Alexander Boswell, Lord Auchinleck, 8th Laird of Auchinleck (1 March 1707 – 30 August 1782) was a Scottish judge who served in the supreme courts of Scotland. He was the father of the author and biographer James Boswell, and grandfather of songwriter Sir Alexander Boswell. Boswell was the eldest son of James Boswell (ca. 1672-1749), 7th Laird of Auchinleck. He attended the University of Edinburgh, read Civil Law at the University of Leyden and was admitted to the Faculty of Advocates in 1727. He was appointed Sheriff of Wigtown in 1748 but resigned the position in 1750 after inheriting the Auchinleck estate in Ayrshire on the death of his father. There he built the present Adam-style Auchinleck House. In 1754, he built a new aisle in Auchinleck church for Rev. John Dun who was also the family tutor.

Alexander was nominated to the Court of Session in 1754, receiving the additional appointment to the High Court of Justiciary in the following year. As a judge he took the courtesy title Lord Auchinleck from the name of his estate, of which he was the 8th Laird. He is noted for rescuing the Auchinleck manuscript in 1740 from a professor of the University of Aberdeen who was in the process of destroying it. He donated the manuscript to the Advocates' Library in Edinburgh.
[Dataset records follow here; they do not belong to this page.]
Context: an optimization exercise on an open-source flow, tuned for small area. The choices shown serve that exercise and are no tape-out recipe.
At most, simulation tests tie the RTL to the original design; equivalence was not proved.
Function not checked in runs 3 to 6: the RTL went through the layout flow alone.
Power and IR drop assume default switching activity.

[design/flow/design.v]
module bdi_core #(
  parameter N_CELLS    = 16,
  parameter T_SETTLE   = 4,
  parameter T_ACTION   = 1000,
  parameter T_DEBOUNCE = 4000
) (
  input             clk,
  input             rst,
  input             cmd_valid,
  output            cmd_ready,
  input      [31:0] cmd_word,
  input             btn1_n,
  input             btn2_n,
  output reg        ser,
  output            srclk,
  output            clr_n,
  output            rclk,
  output            oe_n,
  output reg        ind1,
  output reg        ind2,
  output     [2:0]  res,
  output reg [1:0]  ev,
  output            halted,
  output     [2:0]  flt,
  output     [15:0] finfo,
  output     [31:0] fcmd
);
  localparam OP_NOP    = 6'h00, OP_ENC   = 6'h01, OP_DEC    = 6'h02, OP_BSD   = 6'h03,
             OP_LSD    = 6'h04, OP_MAPCLR= 6'h05, OP_MAPU   = 6'h06, OP_MAPD  = 6'h07,
             OP_BUILD  = 6'h08, OP_INIT  = 6'h09, OP_PUSH   = 6'h0A, OP_SAMPLE= 6'h0B,
             OP_IND    = 6'h0C, OP_INDCLR= 6'h0D, OP_WAIT   = 6'h0E, OP_CYCLE = 6'h0F,
             OP_RUN    = 6'h10;
  localparam F_LEN = 3'd1, F_STATE = 3'd2, F_CELL = 3'd3, F_DOT = 3'd4,
             F_NOINIT = 3'd5, F_ILLEGAL = 3'd6;
  localparam S_IDLE   = 4'd0,
             S_EXEC   = 4'd1,
             S_STOP   = 4'd2,    
             S_WAIT   = 4'd3,    
             S_SAMPLE = 4'd4,    
             S_HOLD   = 4'd5,    
             S_COOL   = 4'd6,    
             S_LSTART = 4'd7,    
             S_CLR    = 4'd8,    
             S_REL    = 4'd9,    
             S_SER    = 4'd10,   
             S_HI     = 4'd11,   
             S_LO     = 4'd12,   
             S_LATCH  = 4'd13,   
             S_LDONE  = 4'd14;   
  localparam L_INIT = 3'b000, L_RUNINIT = 3'b001,
             L_PF   = 3'b100, L_POS = 3'b101, L_NEG = 3'b110, L_ZERO = 3'b111;
  reg [3:0]  st;
  reg [11:0] cnt;         
  reg [2:0]  lop;
  reg        run_mode;
  reg        link_init;
  reg [31:0] cmd_q;
  reg [1:0]  res_q;
  reg         f_built;      
  reg [3:0]   s_cell;
  reg [2:0]   s_dot;
  reg [1:0]   s_code;
  reg [191:0] fb;
  reg [191:0] pm_d;       
  reg [15:0] pm_flag;
  reg [7:0]  hi_min;      
  assign halted    = (st == S_STOP);
  assign cmd_ready = (st == S_IDLE);
  assign srclk     = (st == S_HI);
  assign rclk      = (st == S_LATCH);
  assign clr_n     = (st != S_CLR);
  assign oe_n      = ~link_init;
  assign res       = {1'b0, res_q};
  wire [5:0]  op  = cmd_q[31:26];
  wire [7:0]  cel = cmd_q[25:18];
  wire [2:0]  dot = cmd_q[17:15];
  wire [2:0]  tag = cmd_q[2:0];
  wire [11:0] len = cmd_q[11:0];
  reg illegal;
  always @* begin
    case (op)
      OP_NOP, OP_MAPCLR, OP_BUILD, OP_INIT, OP_SAMPLE, OP_INDCLR, OP_CYCLE, OP_RUN:
                       illegal = (cmd_q[25:0] != 0);
      OP_ENC:          illegal = (cmd_q[25:3] != 0);
      OP_DEC, OP_IND:  illegal = (cmd_q[25:2] != 0);
      OP_BSD, OP_LSD:  illegal = (cmd_q[14:3] != 0);
      OP_MAPU:         illegal = (cmd_q[17:3] != 0);
      OP_MAPD:         illegal = 1'b0;
      OP_PUSH:         illegal = (cmd_q[25:12] != 0);
      OP_WAIT:         illegal = (cmd_q[25:2] != 0) || (cmd_q[1:0] == 2'd3);
      default:         illegal = 1'b1;
    endcase
  end
  reg        bld_bad;
  reg [1:0]  bld_v;
  integer c;
  always @* begin
    bld_bad = 1'b0;
    bld_v   = 2'd0;
    for (c = 15; c >= 0; c = c - 1)
      if (pm_flag[c] && pm_d[12*c+2]) begin
        bld_bad = 1'b1;
        bld_v   = pm_d[12*c +: 2];
      end
  end
  wire hi_any = (hi_min[7:4] != 4'd0);
  reg [2:0]  fc;
  reg [15:0] fi;
  always @* begin
    fc = 3'd0;
    fi = 16'd0;
    if (illegal) begin
      fc = F_ILLEGAL; fi = {10'd0, op};
    end else begin
      case (op)
        OP_ENC: if (tag[2]) begin fc = F_STATE; fi = {13'd0, tag}; end
        OP_BSD, OP_LSD: begin
          if (cel[7:4] != 4'd0) begin
            fc = F_CELL; fi = {8'd0, cel};
          end else if ((op == OP_BSD) ? (dot[2] & dot[1]) : (dot == 3'd0 || dot == 3'd7)) begin
            fc = F_DOT; fi = {13'd0, dot};
          end else if (tag[2]) begin
            fc = F_STATE; fi = {13'd0, tag};
          end
        end
        OP_BUILD: begin
          if (bld_bad) begin
            fc = F_STATE; fi = {13'd0, 1'b1, bld_v};
          end else if (hi_any) begin
            fc = F_CELL; fi = {8'd0, hi_min};
          end
        end
        OP_PUSH: begin
          if (len != 12'd192) begin
            fc = F_LEN; fi = {4'd0, len};
          end else if (!link_init) fc = F_NOINIT;
        end
        OP_CYCLE: if (!link_init) fc = F_NOINIT;
        default: ;
      endcase
    end
  end
  wire fault = (fc != 3'd0);
  assign flt   = halted ? fc : 3'd0;
  assign finfo = halted ? fi : 16'd0;
  assign fcmd  = halted ? cmd_q : 32'd0;
  wire exec_ok = (st == S_EXEC) && !fault;
  wire cmd_keep = (st == S_EXEC) || (st == S_STOP);
  wire        is_mapu = (op == OP_MAPU);
  wire [17:0] mt = is_mapu ? {6{tag}} : cmd_q[17:0];
  wire        m_bad = mt[2] | mt[5] | mt[8] | mt[11] | mt[14] | mt[17];
  reg  [1:0]  m_v;        
  always @* begin
    m_v = mt[1:0];
    if      (mt[2])  m_v = mt[1:0];
    else if (mt[5])  m_v = mt[4:3];
    else if (mt[8])  m_v = mt[7:6];
    else if (mt[11]) m_v = mt[10:9];
    else if (mt[14]) m_v = mt[13:12];
    else if (mt[17]) m_v = mt[16:15];
  end
  wire [11:0] m_dat = {mt[16:15], mt[13:12], mt[10:9], mt[7:6], mt[4], mt[3] | m_bad, m_v};
  wire map_wr  = exec_ok && !rst && (op == OP_MAPU || op == OP_MAPD);
  wire map_clr = rst || (exec_ok && op == OP_MAPCLR);
  wire do_build = exec_ok && (op == OP_BUILD);
  wire [11:0] dec = cnt - 12'd1;
  wire        s0  = (cnt[1:0] == 2'd0);
  wire        idx0 = (cnt[9:2] == 8'd0);
  wire        c0  = (cnt == 12'd0);
  wire [11:0] dec_lo = {dec[11:6], (dec[5:3] == 3'd7) ? 3'd5 : dec[5:3], dec[2:0]};
  reg [11:0] cnt_n;
  reg        ser_ld;
  wire [3:0] pc = cnt_n[9:6];
  wire [2:0] pd = cnt_n[5:3];
  wire       po = cnt_n[2];
  reg [11:0] sel_do;
  reg [15:0] sel_c;
  reg [15:0] cbit;
  reg        fbit;
  integer j;
  always @* begin
    for (j = 0; j < 12; j = j + 1) sel_do[j] = ({pd, po} == j);
    for (j = 0; j < 16; j = j + 1) sel_c[j] = (pc == j);
    for (j = 0; j < 16; j = j + 1) cbit[j] = |(fb[12*j +: 12] & sel_do);
    fbit = |(cbit & sel_c);
  end
  wire sbit = (pc == s_cell) && (pd == s_dot) && s_code[po];
  wire pbit = (lop[1:0] == 2'd0) ? (f_built ? fbit : sbit) :
              (lop[1:0] == 2'd1) ? ~po :
              (lop[1:0] == 2'd2) ? po : 1'b0;
  wire [1:0] btn_ev = !btn1_n ? 2'd1 : !btn2_n ? 2'd2 : 2'd0;
  wire [2:0] sd_dot = (op == OP_LSD) ? dot - 3'd1 : dot;
  always @* begin
    cnt_n  = cnt;
    ser_ld = 1'b0;
    case (st)
      S_EXEC:
        if (op == OP_WAIT)
          cnt_n = (cmd_q[1:0] == 2'd0) ? T_SETTLE - 1 :
                  (cmd_q[1:0] == 2'd1) ? T_ACTION - 1 : T_DEBOUNCE - 1;
      S_WAIT, S_HOLD, S_COOL: cnt_n = dec;
      S_LSTART: begin
        cnt_n  = {2'b00, 4'd15, 3'd5, 1'b1, 2'd3};
        ser_ld = lop[2];
      end
      S_CLR, S_REL, S_SER, S_HI, S_LATCH: cnt_n = {cnt[11:2], dec[1:0]};
      S_LO: begin
        cnt_n  = dec_lo;
        ser_ld = s0 && !idx0;
      end
      S_LDONE: cnt_n = (lop == L_ZERO) ? T_DEBOUNCE - 1 : T_ACTION - 1;
      default: ;
    endcase
  end
  always @(posedge clk) begin
    cmd_q <= ({32{cmd_ready}} & cmd_word) | ({32{cmd_keep}} & cmd_q);
    cnt   <= cnt_n;
    if (rst) begin
      st        <= S_IDLE;
      link_init <= 1'b0;
      ser       <= 1'b0;
      res_q     <= 2'd0;
      ev        <= 2'd0;
      ind1      <= 1'b0;
      ind2      <= 1'b0;
      f_built   <= 1'b0;
      s_code    <= 2'd0;
    end else begin
      if (ser_ld) ser <= pbit;
      case (st)
        S_IDLE: if (cmd_valid) st <= S_EXEC;
        S_EXEC: begin
          st <= S_IDLE;
          if (fault) st <= S_STOP;
          else begin
            case (op)
              OP_ENC: res_q <= tag[1:0];
              OP_DEC: res_q <= cmd_q[1:0];
              OP_BSD, OP_LSD: begin
                f_built <= 1'b0;
                s_cell  <= cel[3:0];
                s_dot   <= sd_dot;
                s_code  <= tag[1:0];
              end
              OP_BUILD: f_built <= 1'b1;
              OP_INIT: begin
                lop <= L_INIT;
                st  <= S_LSTART;
              end
              OP_PUSH: begin
                lop <= L_PF;
                st  <= S_LSTART;
              end
              OP_SAMPLE: ev <= btn_ev;
              OP_IND: begin
                if (cmd_q[1]) ind2 <= cmd_q[0];
                else          ind1 <= cmd_q[0];
              end
              OP_INDCLR: begin
                ind1 <= 1'b0;
                ind2 <= 1'b0;
              end
              OP_WAIT: st <= S_WAIT;
              OP_CYCLE: begin
                run_mode <= 1'b0;
                st       <= S_SAMPLE;
              end
              OP_RUN: begin
                run_mode <= 1'b1;
                lop      <= L_RUNINIT;
                st       <= S_LSTART;
              end
              default: ;
            endcase
          end
        end
        S_WAIT: if (c0) st <= S_IDLE;
        S_SAMPLE: begin
          if (!run_mode) ev <= btn_ev;
          if (!btn1_n) begin
            ind1 <= 1'b1;
            lop  <= L_POS;
            st   <= S_LSTART;
          end else if (!btn2_n) begin
            ind2 <= 1'b1;
            lop  <= L_NEG;
            st   <= S_LSTART;
          end else if (!run_mode) st <= S_IDLE;
        end
        S_HOLD: if (c0) begin
          lop <= L_ZERO;
          st  <= S_LSTART;
        end
        S_COOL: if (c0) st <= run_mode ? S_SAMPLE : S_IDLE;
        S_LSTART: begin
          if (!lop[2]) ser <= 1'b0;
          st <= lop[2] ? S_SER : S_CLR;
        end
        S_CLR: if (s0) st <= S_REL;
        S_REL: if (s0) begin
          link_init <= 1'b1;
          st        <= S_LDONE;
        end
        S_SER: if (s0) st <= S_HI;
        S_HI:  if (s0) st <= S_LO;
        S_LO:  if (s0) st <= idx0 ? S_LATCH : S_SER;
        S_LATCH: if (s0) st <= S_LDONE;
        S_LDONE: begin
          case (lop)
            L_RUNINIT: st <= S_SAMPLE;
            L_POS, L_NEG: st <= S_HOLD;
            L_ZERO: begin
              ind1 <= 1'b0;
              ind2 <= 1'b0;
              st   <= S_COOL;
            end
            default: st <= S_IDLE;
          endcase
        end
        default: ;
      endcase
    end
  end
  wire        nbuild = ~do_build;
  reg  [15:0] we_c, nwe_c, ld_c;
  reg  [191:0] pm_d_n;
  reg  [15:0] pm_flag_n;
  reg  [191:0] fb_n;
  integer i;
  always @* begin
    for (i = 0; i < 16; i = i + 1) begin
      we_c[i]  = map_wr && (cel == i);
      nwe_c[i] = ~we_c[i] & ~map_clr;    
      ld_c[i]  = do_build & ~pm_flag[i];
      pm_d_n[12*i +: 12] = ({12{we_c[i]}} & m_dat) | ({12{nwe_c[i]}} & pm_d[12*i +: 12]);
      pm_flag_n[i] = (we_c[i] & m_bad) | (~we_c[i] & pm_flag[i]) | map_clr;
      fb_n[12*i +: 12] = ({12{ld_c[i]}} & pm_d[12*i +: 12]) | ({12{nbuild}} & fb[12*i +: 12]);
    end
  end
  always @(posedge clk) begin
    pm_d    <= pm_d_n;
    pm_flag <= pm_flag_n;
    fb      <= fb_n;
    if (map_clr) hi_min <= 8'd0;
    else if (map_wr && cel[7:4] != 4'd0 && (!hi_any || cel < hi_min)) hi_min <= cel;
  end
endmodule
He is known for frequently arguing with his son, James Boswell, upon matters such as Boswell's career choice, life style, his publishing methods and routes of travel, his friends and even his choice of wife.

He married Euphemia Erskine (1718-1766) in 1738; their children included James, John (1743-1798) and (Thomas) David (1748-1826). John joined the Army but was obliged to resign on the grounds of insanity. Thomas David was a merchant trading with Spain before becoming head of the Prize Department of the Navy. After Euphemia's death in 1766 he married his cousin Elizabeth Boswell on the same day as his son James's marriage in 1769.